Unable to undergo the metamorphosis into a true writer, our protagonist turns to food to drown his sorrows. However, as fate would have it, the inspiration he finds in ravioli, sushi, and the beautiful art that is the burrito, is something he could not simply shy away from. No acid, no Zoloft, just a fork and an empty stomach.

On assignment, the writer enters a restaurant and begins to study his fellow patrons. Examining their faces, the writer comes to the grand realization that they are all miserable people who exist in a facade of happiness, and more often than not drink too much cheap vodka and cry themselves to sleep. Not caring, the writer takes another bite.

Monday, January 17, 2011

There Is A Title In Here Somewhere

A dead pony occupies my dream.
Night after night, it effortlessly prances,
Darting from one end of eternal existence to other.
I try to place the expression on the beast,
Some describe it as peace, others say panic.
Maybe its hatred, maybe its fleeting joy.

Ever so often the pony will encounter two knights dueling.
One is dressed in a white garb, the other clothed in black.
The pony doesn't know why,
but it feels that the knights are fighting over its very existence.
Unable to dictate the outcome,
the pony flees.

Reaching the end of eternity,
the pony wants to jump into the expanding abyss.
It believes this will set it free.
However, the pony cannot move,
anchored to the ground,
by an orange sky.

Monday, January 10, 2011

If This Is True...

I am very happy.

I See A Darkness

Over the holidays I had the opportunity to briefly act as some kind of malevolent overlord. During my time occupying the demographic of a 8-12 male, I was ridiculed for my ravenous interest in books and unfortunate stutter, because lets be honest here, young children have the monopoly on cruelty. So this new situation would obviously seem like a nice turn of events. Turning the proverbial tables, I could be the bully for once. Except it wasn't uplifting. It was terrible. I had some weak link to power, and it petrified me. I was starring into darkness, and it reminded me how mortal we all are.

I caught a raccoon.

Everyone can see the signs. Torn up grass, disheveled lawn, and a drop in the insect population, these are the bane of every gardener's existence. Oh, the smell is also quite foul. So you set a trap. Yet, the raccoon is crafty, never simply lured by the scent of a turkey leg. Instead, the infamous trickster takes great pleasure in outwitting his human opponents by using his skillful touch to move the food past the lever of doom.

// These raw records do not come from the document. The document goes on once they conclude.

Source: an optimization exercise on an open RTL-to-GDS flow (aim: small area). Production flows keep margins and buffers that such runs may drop. Function was checked by simulation only, so behaviour that the tests miss may differ from the original. No activity file was given, so power comes from the tool's default toggle rates.

Setup of alpha:
==> flow/design.v (excerpt) <==
module qar_core #(
    parameter IMEM_DEPTH        = 64,
    parameter DMEM_DEPTH        = 256,
    parameter USE_INTERNAL_IMEM = 0,
    parameter USE_INTERNAL_DMEM = 0,
    parameter IMEM_DATA_WIDTH   = 32,
    parameter DMEM_DATA_WIDTH   = 32,
    parameter ICACHE_ENTRIES    = 0
) (
    input  wire        clk,
    input  wire        rst_n,
    output wire        imem_valid,
    output wire [31:0] imem_addr,
    input  wire        imem_ready,
    input  wire [IMEM_DATA_WIDTH-1:0] imem_rdata,
    output wire        mem_valid,
    output wire        mem_we,
    output wire [31:0] mem_addr,
    output wire [DMEM_DATA_WIDTH-1:0] mem_wdata,
    input  wire        mem_ready,
    input  wire [DMEM_DATA_WIDTH-1:0] mem_rdata,
    input  wire        irq_timer,
    input  wire        irq_external,
    output reg         irq_timer_ack,
    output reg         irq_external_ack,
    input  wire [31:0] gpio_in,
    output wire [31:0] gpio_out,
    output wire [31:0] gpio_dir,
    output wire        gpio_irq,
    output wire        uart_tx,
    input  wire        uart_rx,
    output wire        uart_de,
    output wire        uart_re,
    output wire        spi_sck,
    output wire        spi_mosi,
    input  wire        spi_miso,
    output wire [3:0]  spi_cs_n,
    output wire        i2c_scl,
    output wire        i2c_sda_out,
    input  wire        i2c_sda_in,
    output wire        i2c_sda_oe,
    input  wire [11:0] adc_ch0,
    input  wire [11:0] adc_ch1,
    input  wire [11:0] adc_ch2,
    input  wire [11:0] adc_ch3
);
clock: 13.0 ns
lec_check: 0
cap_margin: 35
core_margin: 2
core_utilization: 65
cts_buf_list: sky130_fd_sc_hd__clkbuf_8
slew_margin: 30
run.sh (not shown) runs the stock make flow with config.mk's settings and CLKGATE_MAP_FILE= SYNTH_SCRIPT=/design/flow/synth_recipe.tcl, a recipe that flattens the netlist after the stock synthesis.
Run status, alpha: aborted in global routing (5_1_grt), error GRT-0232
Input-level comparison between beta and alpha:
Settings: CTS_BUF_LIST removed (was sky130_fd_sc_hd__clkbuf_8); CORE_UTILIZATION changed from 65 to 40.
- beta ran to completion and came out clean on the timing, design-rule and antenna checks.
- beta vs. alpha: final RePlAce weighted congestion fell by 0.11; post-CTS repair timing setup buffer count stayed essentially flat; sequential area share after synthesis stayed essentially flat; count of placed standard cells including taps rose by 4045.
- Comparing alpha against beta, there is no change at all in post-synthesis sequential element count.
- Against alpha, die height in beta rose by more than a quarter.
- beta gives less worst setup timing slack at the placement stage than alpha did.
- Re post-cts hold buffer count: no difference whatsoever between beta and alpha.
- Summary of beta over alpha: number of rows in the core area climbed 27%; horizontal die dimension saw an increase; placement-stage cell area has increased.

---

qar_core, a different RTL version from the one above (not shown whole).
Size: about 5,200 flip-flops, ~330 I/O pins, roughly 240,000 um2 of cells after synthesis.
Settings: LEC_CHECK=0, CAP_MARGIN=35, CORE_MARGIN=2, CORE_UTILIZATION=52, SETUP_SLACK_MARGIN=0.1, SLEW_MARGIN=30; clock period 13.0 ns.
standard.sh (not shown) runs the stock make flow with config.mk's settings and CLKGATE_MAP_FILE= SYNTH_SCRIPT=/design/flow/synth_recipe.tcl, a recipe that flattens the netlist after the stock synthesis.
==> flow/flow/run.sh <==
#!/bin/bash
# Layout flow: the standard ORFS flow (standard.sh), with these changes:
#  1. synthesis maps the combinational logic with an area-oriented ABC script
#     (flow/area.abc) instead of ORFS's delay-oriented one. Everything else in
#     synthesis is the standard flow's own script, so the registers (names, count, cell
#     types) are exactly those of the standard synthesis: ABC only maps the
#     logic between them.
#  2. clock tree: clkbuf_16 buffers, sink clusters of at most 24 sinks within
#     100 um, no dummy loads (CTS_ARGS below).
#  3. (optional, OWN_PORT_BUFFER) the cell used for the port buffers.
# Every tool's output goes to the ORFS logs under orfs/logs/, and make's
# output to flow_make.log in this folder.
set -euo pipefail
W=$(pwd)

# ORFS synth.tcl, with the ABC call given our script
sed 's|^  log_cmd abc {\*}\$abc_args$|  lset abc_args 1 $::env(OWN_ABC_SCRIPT)\n  log_cmd abc {*}$abc_args|' \
    "$FLOW_HOME/scripts/synth.tcl" > "$W/own_synth_core.tcl"
grep -q 'OWN_ABC_SCRIPT' "$W/own_synth_core.tcl"
# The standard flow's synthesis wrapper, sourcing the synth.tcl above
sed "s|source \$::env(SCRIPTS_DIR)/synth.tcl|source $W/own_synth_core.tcl|" \
    "$W/synth_recipe.tcl" > "$W/own_synth.tcl"
grep -q 'own_synth_core' "$W/own_synth.tcl"

export OWN_ABC_SCRIPT="$W/flow/area.abc"
export CTS_ARGS="-sink_clustering_enable -repair_clock_nets -sink_clustering_size 24 -sink_clustering_max_diameter 100 -buf_list sky130_fd_sc_hd__clkbuf_16 -dont_use_dummy_load"

if [[ -f "$W/flow/port_buffer" ]]; then
    export BUFFER_PORTS_ARGS="-buffer_cell $(cat "$W/flow/port_buffer")"
fi

bash "$W/standard.sh" SYNTH_SCRIPT="$W/own_synth.tcl" finish > "$W/flow_make.log" 2>&1
==> flow/flow/area.abc <==
&get -n
&st
&dc2
&dch -f
&nf -R 1000 -a
&put
topo
stime -c
dnsize -c
==> flow/flow/port_buffer <==
sky130_fd_sc_hd__buf_1
The starting point ran to the end with no violations.
Edit:
--- a/flow/flow/run.sh
+++ b/flow/flow/run.sh
@@ -8 +8 @@
-#  2. clock tree: clkbuf_16 buffers, sink clusters of at most 24 sinks within
+#  2. clock tree: clkbuf_16 buffers, sink clusters of at most 20 sinks within
@@ -26 +26 @@
-export CTS_ARGS="-sink_clustering_enable -repair_clock_nets -sink_clustering_size 24 -sink_clustering_max_diameter 100 -buf_list sky130_fd_sc_hd__clkbuf_16 -dont_use_dummy_load"
+export CTS_ARGS="-sink_clustering_enable -repair_clock_nets -sink_clustering_size 20 -sink_clustering_max_diameter 100 -buf_list sky130_fd_sc_hd__clkbuf_16 -dont_use_dummy_load"
- SETUP_SLACK_MARGIN: 0.1 -> 0.3
=>
- wire length stays flat
- utilization went up by 0.33 points
- design area goes up by about 0.6%
- register-to-register slack improved by 0.39 ns
- global-route usage stays flat
- via count climbs by 0.43%
- setup slack gets better by 0.39 ns
- clock power went up by about 8%
- total power is higher by about 1.4%
- final cell count is higher by about 0.4%

---

## pepper
Another version of the RTL of qar_core (not shown whole).
Size in the first run: roughly 20000 cells after synthesis, ~5200 flip-flops, about 0.24 mm² of cells after synthesis.
export LEC_CHECK = 0
export CAP_MARGIN = 35
export CORE_MARGIN = 2
export CORE_UTILIZATION = 52
export SETUP_SLACK_MARGIN = 0.3
export SLEW_MARGIN = 30
create_clock -name core_clock -period 13.0 [get_ports {clk}]
==> flow/flow/run.sh <==
#!/bin/bash
# Layout flow: the standard ORFS flow (standard.sh), with these changes:
#  1. synthesis maps the combinational logic with an area-oriented ABC script
#     (flow/area.abc) instead of ORFS's delay-oriented one. Everything else in
#     synthesis is the standard flow's own script, so the registers (names, count, cell
#     types) are exactly those of the standard synthesis: ABC only maps the
#     logic between them.
#  2. clock tree: clkbuf_16 buffers, sink clusters of at most 20 sinks within
#     100 um, no dummy loads (CTS_ARGS below).
#  3. (optional, OWN_PORT_BUFFER) the cell used for the port buffers.
# Every tool's output goes to the ORFS logs under orfs/logs/, and make's
# output to flow_make.log in this folder.
set -euo pipefail
W=$(pwd)

# ORFS synth.tcl, with the ABC call given our script
sed 's|^  log_cmd abc {\*}\$abc_args$|  lset abc_args 1 $::env(OWN_ABC_SCRIPT)\n  log_cmd abc {*}$abc_args|' \
    "$FLOW_HOME/scripts/synth.tcl" > "$W/own_synth_core.tcl"
grep -q 'OWN_ABC_SCRIPT' "$W/own_synth_core.tcl"
# The standard flow's synthesis wrapper, sourcing the synth.tcl above
sed "s|source \$::env(SCRIPTS_DIR)/synth.tcl|source $W/own_synth_core.tcl|" \
    "$W/synth_recipe.tcl" > "$W/own_synth.tcl"
grep -q 'own_synth_core' "$W/own_synth.tcl"

export OWN_ABC_SCRIPT="$W/flow/area.abc"
export CTS_ARGS="-sink_clustering_enable -repair_clock_nets -sink_clustering_size 20 -sink_clustering_max_diameter 100 -buf_list sky130_fd_sc_hd__clkbuf_16 -dont_use_dummy_load"

if [[ -f "$W/flow/port_buffer" ]]; then
    export BUFFER_PORTS_ARGS="-buffer_cell $(cat "$W/flow/port_buffer")"
fi

bash "$W/standard.sh" SYNTH_SCRIPT="$W/own_synth.tcl" finish > "$W/flow_make.log" 2>&1
Scripts as last shown in full above: flow/flow/area.abc, flow/flow/port_buffer
The following lists how fjord was set up differently from pepper:
- SETUP_SLACK_MARGIN now 0.1, was 0.3
diff --git a/flow/flow/run.sh b/flow/flow/run.sh
--- a/flow/flow/run.sh
+++ b/flow/flow/run.sh
@@ -7,3 +7,3 @@
 #     logic between them.
-#  2. clock tree: clkbuf_16 buffers, sink clusters of at most 20 sinks within
+#  2. clock tree: clkbuf_16 buffers, sink clusters of at most 24 sinks within
 #     100 um, no dummy loads (CTS_ARGS below).
@@ -25,3 +25,3 @@
 export OWN_ABC_SCRIPT="$W/flow/area.abc"
-export CTS_ARGS="-sink_clustering_enable -repair_clock_nets -sink_clustering_size 20 -sink_clustering_max_diameter 100 -buf_list sky130_fd_sc_hd__clkbuf_16 -dont_use_dummy_load"
+export CTS_ARGS="-sink_clustering_enable -repair_clock_nets -sink_clustering_size 24 -sink_clustering_max_diameter 100 -buf_list sky130_fd_sc_hd__clkbuf_16 -dont_use_dummy_load"
 
### Flow results
As far as number of enable-type register cells in the synthesized netlist goes, fjord and pepper are indistinguishable; the numbers are identical.
| total power of the final layout | fjord vs pepper | better |
Between fjord and pepper, the total cell area at the placement stage does not differ in any meaningful way.
~same met1 global-route usage in pepper and fjord
fjord ends up with a post-route cell area that is 0.42% lower than in pepper.
Final instance count without filler cells: fjord vs pepper, no meaningful difference
fjord vs. pepper: routing usage on met3 went up by 0.57 points.
Number of clock buffers inserted by TritonCTS was lower in fjord than in pepper.
Comparing pepper against fjord, there is no change at all in count of endpoints failing setup in the final report.
Combinational share of power came out higher on fjord than on pepper.
Tightest slew margin relative to the limit, pepper and fjord: lower on fjord
Run comparison: pepper capture point of the worst path rf_inst.regs[13][0]$_DFFE_PP_; fjord capture point of the worst path rf_inst.regs[4][6]$_DFFE_PP_

-- what the ideal ports hide --
No port has a modelled driver above. Below, the same layouts with a new extraction and two added sets of constraints.
Step 1 (the two cells are an assumption about what drives the block):
set clk [get_ports {clk}]
set_driving_cell -lib_cell sky130_fd_sc_hd__clkbuf_16 $clk
set_driving_cell -lib_cell sky130_fd_sc_hd__buf_2 [delete_from_list [all_inputs] $clk]
Step 2 moves the port delays by t, midway between the first and last clock arrival at a register: inputs arrive t later, outputs are due t later. That takes back most of the time a late clock gives input paths.
Slacks: ideal ports / drivers / drivers and shift; pairs: ideal ports / drivers.
| run | t (ns) | slack for setup (ns) | worst data-port slew with drivers (ns) |
|---|---|---|---|
| beta | 1.312 | 1.673 / 1.673 / 1.673 | 0.15 |
| the first run of note 2 | 1.135 | 0.441 / 0.441 / 0.441 | 0.14 |
| the second run of note 2 | 1.147 | 0.827 / 0.827 / 0.827 | 0.14 |
| pepper | 1.153 | 0.610 / 0.610 / 0.610 | 0.64 |
| fjord | 1.107 | 0.464 / 0.464 / 0.464 | 0.17 |
After both steps setup and hold are still met in every run listed.
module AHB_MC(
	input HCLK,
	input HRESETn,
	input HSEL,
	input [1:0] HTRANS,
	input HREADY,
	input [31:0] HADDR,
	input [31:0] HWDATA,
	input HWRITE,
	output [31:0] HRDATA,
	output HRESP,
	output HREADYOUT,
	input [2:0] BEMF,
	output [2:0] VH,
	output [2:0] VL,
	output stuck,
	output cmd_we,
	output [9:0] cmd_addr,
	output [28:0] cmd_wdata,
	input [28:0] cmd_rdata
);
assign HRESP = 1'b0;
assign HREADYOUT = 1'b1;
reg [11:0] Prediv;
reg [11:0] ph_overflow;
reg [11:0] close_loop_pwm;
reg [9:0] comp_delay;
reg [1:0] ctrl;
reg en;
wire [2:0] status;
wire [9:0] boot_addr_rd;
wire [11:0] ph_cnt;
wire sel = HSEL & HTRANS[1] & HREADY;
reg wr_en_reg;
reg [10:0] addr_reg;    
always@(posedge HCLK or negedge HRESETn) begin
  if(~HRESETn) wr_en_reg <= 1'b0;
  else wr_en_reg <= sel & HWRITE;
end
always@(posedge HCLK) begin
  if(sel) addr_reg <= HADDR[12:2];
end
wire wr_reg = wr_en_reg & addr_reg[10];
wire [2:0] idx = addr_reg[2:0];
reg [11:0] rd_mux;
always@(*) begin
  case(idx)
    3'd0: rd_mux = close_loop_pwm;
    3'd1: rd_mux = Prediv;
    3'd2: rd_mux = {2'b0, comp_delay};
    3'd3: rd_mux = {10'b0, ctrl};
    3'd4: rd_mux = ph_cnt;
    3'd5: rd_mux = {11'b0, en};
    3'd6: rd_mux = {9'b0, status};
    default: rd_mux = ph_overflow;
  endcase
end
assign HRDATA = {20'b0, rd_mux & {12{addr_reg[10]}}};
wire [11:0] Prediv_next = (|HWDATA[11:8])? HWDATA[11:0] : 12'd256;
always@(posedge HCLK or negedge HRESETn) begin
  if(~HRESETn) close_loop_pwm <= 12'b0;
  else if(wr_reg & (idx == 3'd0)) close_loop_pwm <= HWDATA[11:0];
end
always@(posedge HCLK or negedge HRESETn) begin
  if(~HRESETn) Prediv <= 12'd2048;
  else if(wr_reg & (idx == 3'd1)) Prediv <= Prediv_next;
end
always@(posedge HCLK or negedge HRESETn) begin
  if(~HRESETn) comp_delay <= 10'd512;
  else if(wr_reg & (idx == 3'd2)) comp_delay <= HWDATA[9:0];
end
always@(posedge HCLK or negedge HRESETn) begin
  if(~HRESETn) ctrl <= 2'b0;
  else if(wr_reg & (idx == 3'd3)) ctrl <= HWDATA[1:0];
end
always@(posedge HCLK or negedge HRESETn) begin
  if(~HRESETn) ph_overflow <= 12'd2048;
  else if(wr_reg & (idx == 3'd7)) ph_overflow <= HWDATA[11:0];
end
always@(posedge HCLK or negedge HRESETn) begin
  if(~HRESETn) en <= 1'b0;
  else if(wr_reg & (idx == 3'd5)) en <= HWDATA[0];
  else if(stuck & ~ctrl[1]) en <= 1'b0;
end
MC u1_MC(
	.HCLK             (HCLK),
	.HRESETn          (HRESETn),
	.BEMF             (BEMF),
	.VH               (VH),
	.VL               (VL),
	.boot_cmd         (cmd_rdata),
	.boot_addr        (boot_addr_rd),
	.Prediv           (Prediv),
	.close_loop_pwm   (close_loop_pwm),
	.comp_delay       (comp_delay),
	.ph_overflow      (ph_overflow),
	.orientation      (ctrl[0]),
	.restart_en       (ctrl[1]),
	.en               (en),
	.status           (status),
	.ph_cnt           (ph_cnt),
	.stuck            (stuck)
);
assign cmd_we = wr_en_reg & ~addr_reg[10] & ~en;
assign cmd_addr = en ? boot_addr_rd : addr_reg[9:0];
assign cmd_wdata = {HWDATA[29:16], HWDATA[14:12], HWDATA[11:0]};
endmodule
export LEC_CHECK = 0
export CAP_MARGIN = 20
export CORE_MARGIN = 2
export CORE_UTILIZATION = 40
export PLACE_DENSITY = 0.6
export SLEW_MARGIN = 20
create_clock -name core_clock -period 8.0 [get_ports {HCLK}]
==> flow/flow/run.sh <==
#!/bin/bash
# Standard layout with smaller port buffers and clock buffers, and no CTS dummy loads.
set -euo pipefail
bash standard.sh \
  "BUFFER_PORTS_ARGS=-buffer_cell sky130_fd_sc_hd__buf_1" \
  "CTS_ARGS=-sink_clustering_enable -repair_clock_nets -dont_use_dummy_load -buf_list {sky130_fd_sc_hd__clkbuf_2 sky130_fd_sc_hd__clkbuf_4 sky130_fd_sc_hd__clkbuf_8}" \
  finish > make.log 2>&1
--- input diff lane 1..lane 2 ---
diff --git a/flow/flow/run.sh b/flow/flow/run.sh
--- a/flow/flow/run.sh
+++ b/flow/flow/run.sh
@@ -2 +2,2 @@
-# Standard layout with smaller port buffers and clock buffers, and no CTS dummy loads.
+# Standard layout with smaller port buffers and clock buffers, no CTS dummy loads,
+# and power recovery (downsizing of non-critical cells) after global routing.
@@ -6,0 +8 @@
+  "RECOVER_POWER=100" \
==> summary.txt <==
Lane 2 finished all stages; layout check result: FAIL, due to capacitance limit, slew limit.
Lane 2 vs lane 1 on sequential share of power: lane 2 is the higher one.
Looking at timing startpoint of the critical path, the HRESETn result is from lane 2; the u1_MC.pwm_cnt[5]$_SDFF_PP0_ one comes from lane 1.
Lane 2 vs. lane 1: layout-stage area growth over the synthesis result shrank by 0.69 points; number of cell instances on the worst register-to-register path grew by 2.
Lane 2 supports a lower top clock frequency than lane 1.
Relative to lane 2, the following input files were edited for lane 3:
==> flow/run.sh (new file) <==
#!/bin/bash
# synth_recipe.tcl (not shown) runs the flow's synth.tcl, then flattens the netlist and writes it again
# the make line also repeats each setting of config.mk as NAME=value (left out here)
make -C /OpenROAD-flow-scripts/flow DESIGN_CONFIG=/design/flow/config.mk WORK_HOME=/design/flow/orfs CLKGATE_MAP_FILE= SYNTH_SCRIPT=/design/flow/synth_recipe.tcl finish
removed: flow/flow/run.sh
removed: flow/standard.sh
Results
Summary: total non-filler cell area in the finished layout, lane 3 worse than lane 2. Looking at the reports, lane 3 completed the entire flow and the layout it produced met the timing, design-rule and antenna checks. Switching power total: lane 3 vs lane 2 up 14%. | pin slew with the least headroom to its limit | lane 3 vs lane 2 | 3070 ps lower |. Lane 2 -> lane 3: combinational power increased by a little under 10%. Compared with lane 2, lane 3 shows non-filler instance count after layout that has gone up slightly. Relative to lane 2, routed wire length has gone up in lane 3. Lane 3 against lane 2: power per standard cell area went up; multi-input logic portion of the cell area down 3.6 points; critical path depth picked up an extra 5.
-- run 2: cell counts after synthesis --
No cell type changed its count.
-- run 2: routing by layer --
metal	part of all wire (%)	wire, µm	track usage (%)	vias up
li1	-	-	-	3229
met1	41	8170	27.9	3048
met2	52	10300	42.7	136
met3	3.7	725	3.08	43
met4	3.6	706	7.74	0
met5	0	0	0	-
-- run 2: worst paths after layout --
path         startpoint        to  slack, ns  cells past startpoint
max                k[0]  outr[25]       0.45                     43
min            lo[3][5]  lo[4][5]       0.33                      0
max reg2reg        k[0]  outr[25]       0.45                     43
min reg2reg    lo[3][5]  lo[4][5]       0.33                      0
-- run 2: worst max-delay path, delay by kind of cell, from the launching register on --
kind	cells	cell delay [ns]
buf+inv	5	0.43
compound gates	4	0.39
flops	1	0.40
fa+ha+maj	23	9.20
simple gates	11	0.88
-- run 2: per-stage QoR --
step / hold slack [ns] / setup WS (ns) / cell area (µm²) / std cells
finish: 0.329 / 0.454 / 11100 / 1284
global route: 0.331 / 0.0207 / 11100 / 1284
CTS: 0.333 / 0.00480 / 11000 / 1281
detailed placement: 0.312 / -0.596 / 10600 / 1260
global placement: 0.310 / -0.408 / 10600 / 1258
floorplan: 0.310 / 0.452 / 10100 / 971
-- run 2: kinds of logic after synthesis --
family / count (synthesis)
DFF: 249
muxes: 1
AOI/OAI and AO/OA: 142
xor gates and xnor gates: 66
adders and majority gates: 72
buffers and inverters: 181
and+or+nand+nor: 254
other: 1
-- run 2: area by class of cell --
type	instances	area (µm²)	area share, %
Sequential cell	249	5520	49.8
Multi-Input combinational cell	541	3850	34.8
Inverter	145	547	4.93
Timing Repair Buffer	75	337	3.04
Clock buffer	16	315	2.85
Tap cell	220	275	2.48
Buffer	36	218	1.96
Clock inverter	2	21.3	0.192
What follows belongs to an exercise in optimizing a design on an open flow for small area, a short achievable clock period and few clock cycles; a production flow would make more cautious choices.
The RTL was checked by simulation tests, not by an equivalence proof against the original design.
No activity file was given, so power comes from the tool's default toggle rates.

Design CHIP, start of the top module:
module CHIP(
    clk,
    rst_n,
    mem_wen_D,
    mem_addr_D,
    mem_wdata_D,
    mem_rdata_D,
    mem_addr_I,
    mem_rdata_I);
Size in the first run: ~7000 cells after synthesis, ~1300 flip-flops, about 77000 um2 of cells after synthesis.
export LEC_CHECK = 0
export CAP_MARGIN = 30
export CORE_MARGIN = 2
export CORE_UTILIZATION = 40
export PLACE_DENSITY = 0.6
export SETUP_SLACK_MARGIN = 5
export SLEW_MARGIN = 30
create_clock -name core_clock -period 10.0 [get_ports {clk}]
standard.sh (not shown) runs the stock make flow with config.mk's settings and CLKGATE_MAP_FILE= SYNTH_SCRIPT=/design/flow/synth_recipe.tcl, a recipe that flattens the netlist after the stock synthesis.
==> flow/flow/run.sh <==
#!/bin/bash
# Standard layout (standard.sh), except that the port buffers are buf_4 cells
# instead of the delay cells that buffer_ports picks by default.
set -euo pipefail
bash standard.sh "BUFFER_PORTS_ARGS=-buffer_cell sky130_fd_sc_hd__buf_4" finish > standard.log 2>&1
Testbench counts at the start, summed over its fixed seeds: cycles 20,907.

The humans regroup, formulate strategies, and then try again the following night. This time making plans, variations of plans, plans of plans. The morning is met with failure. Again, outwitted by an animal that never completed an SAT, went to college, or landed a stereotypical successful job.

On the third day, someone had the ingenious idea of of making a trail of food leading into the trap. It proved successful. We caught the bastard. He was ours.

The foul beast could chew the bars all night for all I cared. We had caught him. We were superor.

The morning came.

Strolling into the backyard, we were confident, basking in out apparent success, our hubris knew no bounds. Then the little guy looked at us. His eyes, consumed in feelings of despair and fear. Scared to die. In that instant I personified the critter. His name was Billy, his best friend was named Steve, and by being captured he would miss Christmas Day, and by product of association the exchange of gifts with the animal league of secret Santa. The conversations began of how we were going to transport the little guy.

We tried trash bags, dollies, and bicycles, all ineffective. Finally we put a bag over the cage, loaded it into our car, and drove. Twisting and turning as we head up to the coast of California to what the Internet claimed to be a natural habitat. The cage stunk of food, dead fish, and other odors associated with a wild animal. I didn't mind. We were saving this animal from the fears it had already assumed. Sitting in the back of our car, Billy feared death just as much as he feared life.

Reaching a suitably rural environment, my mother and I opened the cage, and the raccoon ran into the wild. However, during his hustle back into the wilderness, Billy climbed a tree and looked back at us. In my mind this was his way of saying thank you. In reality, Billy was probably cursing us out for now forcing him to get a present for the cow. That bitch.

The Heart Of The Sun

I just published a new photo album. As always, I appreciate any feedback.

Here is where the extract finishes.